● **PROBLEM REQUIREMENTS**:
Identify every line in the records below that contains the word "stage", and copy each of those lines.

● **GIVEN DATA**:
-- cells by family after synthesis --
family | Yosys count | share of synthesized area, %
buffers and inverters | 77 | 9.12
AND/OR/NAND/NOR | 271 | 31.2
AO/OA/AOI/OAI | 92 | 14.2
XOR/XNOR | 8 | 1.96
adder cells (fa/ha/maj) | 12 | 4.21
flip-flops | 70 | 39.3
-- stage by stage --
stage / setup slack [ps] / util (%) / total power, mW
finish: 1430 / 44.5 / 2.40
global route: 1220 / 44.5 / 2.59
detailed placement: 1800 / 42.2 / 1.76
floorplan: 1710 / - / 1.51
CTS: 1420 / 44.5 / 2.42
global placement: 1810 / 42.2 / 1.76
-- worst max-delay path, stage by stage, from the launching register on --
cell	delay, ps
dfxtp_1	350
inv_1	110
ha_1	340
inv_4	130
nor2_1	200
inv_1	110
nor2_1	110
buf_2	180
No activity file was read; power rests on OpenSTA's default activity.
**src/rtl/seg7_pkg.sv**
```systemverilog
// Shared definitions for the 7-segment scan controller: glyphs, anode codes,
// FSM states and the digit-to-glyph decode.
package seg7_pkg;

   typedef enum logic [1:0] {
      S_IDLE   = 2'd0,
      S_CONV   = 2'd1,
      S_COMMIT = 2'd2
   } state_t;

   // Segment order is {g,f,e,d,c,b,a}, active-low.
   localparam logic [6:0] DIG0      = 7'b1000000;
   localparam logic [6:0] DIG1      = 7'b1111001;
   localparam logic [6:0] DIG2      = 7'b0100100;
   localparam logic [6:0] DIG3      = 7'b0110000;
   localparam logic [6:0] DIG4      = 7'b0011001;
   localparam logic [6:0] DIG5      = 7'b0010010;
   localparam logic [6:0] DIG6      = 7'b0000010;
   localparam logic [6:0] DIG7      = 7'b1111000;
   localparam logic [6:0] DIG8      = 7'b0000000;
   localparam logic [6:0] DIG9      = 7'b0010000;
   localparam logic [6:0] SEG_BLANK = 7'b1111111;

   localparam logic [3:0] AN0    = 4'b1110;
   localparam logic [3:0] AN1    = 4'b1101;
   localparam logic [3:0] AN2    = 4'b1011;
   localparam logic [3:0] AN3    = 4'b0111;
   localparam logic [3:0] AN_OFF = 4'b1111;

   function automatic logic [6:0] glyph(input logic [3:0] d);
      case (d)
         4'd0:    return DIG0;
         4'd1:    return DIG1;
         4'd2:    return DIG2;
         4'd3:    return DIG3;
         4'd4:    return DIG4;
         4'd5:    return DIG5;
         4'd6:    return DIG6;
         4'd7:    return DIG7;
         4'd8:    return DIG8;
         4'd9:    return DIG9;
         default: return SEG_BLANK;
      endcase
   endfunction

endpackage

```
**src/rtl/seg7_bin2bcd_seq.sv**
```systemverilog
// Serial double-dabble: 8-bit binary to 12-bit BCD, one shift step per clock.
// start loads the operand; done is high during the cycle of the eighth step.
module seg7_bin2bcd_seq (
   input  logic        clk,
   input  logic        rst_n,
   input  logic        start,
   input  logic [7:0]  bin,
   output logic        done,
   output logic [11:0] bcd
);

   logic [7:0]  bin_q;
   logic [11:0] bcd_q;
   logic [2:0]  step;
   logic        run;
   logic [11:0] adj;
   logic [19:0] shifted;

   function automatic logic [3:0] dd_adj(input logic [3:0] n);
      return (n >= 4'd5) ? n + 4'd3 : n;
   endfunction

   always_comb begin
      adj     = {dd_adj(bcd_q[11:8]), dd_adj(bcd_q[7:4]), dd_adj(bcd_q[3:0])};
      shifted = {adj, bin_q} << 1;
   end

   // NOTE: sequential state uses <= so every register samples pre-edge values.
   always_ff @(posedge clk or negedge rst_n) begin
      if (!rst_n) begin
         bin_q <= '0;
         bcd_q <= '0;
         step  <= '0;
         run   <= 1'b0;
      end else if (start) begin
         bin_q <= bin;
         bcd_q <= '0;
         step  <= '0;
         run   <= 1'b1;
      end else if (run) begin
         bcd_q <= shifted[19:8];
         bin_q <= shifted[7:0];
         step  <= step + 3'd1;
         if (step == 3'd7) run <= 1'b0;
      end
   end

   assign done = run && (step == 3'd7);
   assign bcd  = bcd_q;

endmodule

```
**src/rtl/seg7_scan_ctrl.sv**
```systemverilog
// 4-digit 7-segment controller: accepts a byte, converts it to BCD serially,
// commits all digits in one edge and time-multiplexes the anodes.
module seg7_scan_ctrl
   import seg7_pkg::*;
#(
   parameter int         REFRESH_DIV = 100000,
   parameter logic [6:0] SUFFIX_SEG  = 7'b1000110
) (
   input  logic       clk,
   input  logic       rst_n,
   input  logic       in_valid,
   input  logic [7:0] in_data,
   output logic       in_ready,
   input  logic       blank_lz,
   output logic       busy,
   output logic [3:0] an,
   output logic [6:0] seg
);

   localparam int              PW        = (REFRESH_DIV > 2) ? $clog2(REFRESH_DIV) : 1;
   localparam logic [PW-1:0]   PRESC_MAX = PW'(REFRESH_DIV - 1);

   state_t        state, next_state;
   logic          start, conv_done;
   logic [11:0]   bcd;
   logic [3:0]    hund, tens, ones;
   logic [PW-1:0] presc;
   logic [1:0]    idx;
   logic          wrap, upd;
   logic [3:0]    slot_an;
   logic [6:0]    slot_seg;

   assign start = in_valid && in_ready;

   seg7_bin2bcd_seq u_bcd (
      .clk   (clk),
      .rst_n (rst_n),
      .start (start),
      .bin   (in_data),
      .done  (conv_done),
      .bcd   (bcd)
   );

   always_ff @(posedge clk or negedge rst_n) begin
      if (!rst_n) state <= S_IDLE;
      else        state <= next_state;
   end

   // NOTE: every always_comb output gets a default first so no latch is inferred.
   always_comb begin
      next_state = state;
      case (state)
         S_IDLE:   if (start)     next_state = S_CONV;
         S_CONV:   if (conv_done) next_state = S_COMMIT;
         S_COMMIT:                next_state = S_IDLE;
         default:                 next_state = S_IDLE;
      endcase
   end

   always_comb begin
      in_ready = (state == S_IDLE);
      busy     = !in_ready;
   end

   // NOTE: display registers are few flops, not a memory, so they take the async reset.
   always_ff @(posedge clk or negedge rst_n) begin
      if (!rst_n) begin
         hund <= '0;
         tens <= '0;
         ones <= '0;
      end else if (state == S_COMMIT) begin
         hund <= bcd[11:8];
         tens <= bcd[7:4];
         ones <= bcd[3:0];
      end
   end

   assign wrap = (presc == PRESC_MAX);

   // upd marks the cycle after an index change, when the pins are reloaded.
   always_ff @(posedge clk or negedge rst_n) begin
      if (!rst_n) begin
         presc <= '0;
         idx   <= '0;
         upd   <= 1'b0;
      end else begin
         presc <= wrap ? '0 : presc + 1'b1;
         if (wrap) idx <= idx + 2'd1;
         upd <= wrap;
      end
   end

   always_comb begin
      slot_an  = AN_OFF;
      slot_seg = SEG_BLANK;
      case (idx)
         2'd0: begin
            slot_an  = AN0;
            slot_seg = SUFFIX_SEG;
         end
         2'd1: begin
            slot_an  = AN1;
            slot_seg = glyph(ones);
         end
         2'd2: if (!(blank_lz && hund == 4'd0 && tens == 4'd0)) begin
            slot_an  = AN2;
            slot_seg = glyph(tens);
         end
         default: if (!(blank_lz && hund == 4'd0)) begin
            slot_an  = AN3;
            slot_seg = glyph(hund);
         end
      endcase
   end

   always_ff @(posedge clk or negedge rst_n) begin
      if (!rst_n) begin
         an  <= AN_OFF;
         seg <= SEG_BLANK;
      end else if (upd) begin
         an  <= slot_an;
         seg <= slot_seg;
      end
   end

endmodule

```
**config.mk**
```make
export PLATFORM = sky130hd
export DESIGN_NAME = seg7_scan_ctrl
export DESIGN_NICKNAME = d
export VERILOG_FILES = /design/src/rtl/seg7_pkg.sv /design/src/rtl/seg7_bin2bcd_seq.sv /design/src/rtl/seg7_scan_ctrl.sv
export SDC_FILE = /design/constraint.sdc
export NUM_CORES = 1
export LEC_CHECK = 0
export CAP_MARGIN = 0
export CELL_PAD_IN_SITES_DETAIL_PLACEMENT = 0
export CELL_PAD_IN_SITES_GLOBAL_PLACEMENT = 1
export CORE_ASPECT_RATIO = 1.25
export CORE_MARGIN = 2
export CORE_UTILIZATION = 51
export CTS_CLUSTER_SIZE = 16
export DETAILED_ROUTE_END_ITERATION = 12
export PLACE_DENSITY = 0.84
export SYNTH_ARGS = -nofsm -noshare
export SYNTH_HDL_FRONTEND = slang
export SYNTH_SLANG_ARGS = --single-unit
```
**constraint.sdc**
```tcl
create_clock -name clk -period 3.9 [get_ports clk]
set_clock_uncertainty 0.15 [all_clocks]
set_input_delay 0.39 -clock clk [delete_from_list [all_inputs] [get_ports clk]]
set_output_delay 0.39 -clock clk [all_outputs]
set_load 0.005 [all_outputs]
```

● **OUTPUT OF THE TASK**:
-- stage by stage --
stage / setup slack [ps] / util (%) / total power, mW
-- worst max-delay path, stage by stage, from the launching register on --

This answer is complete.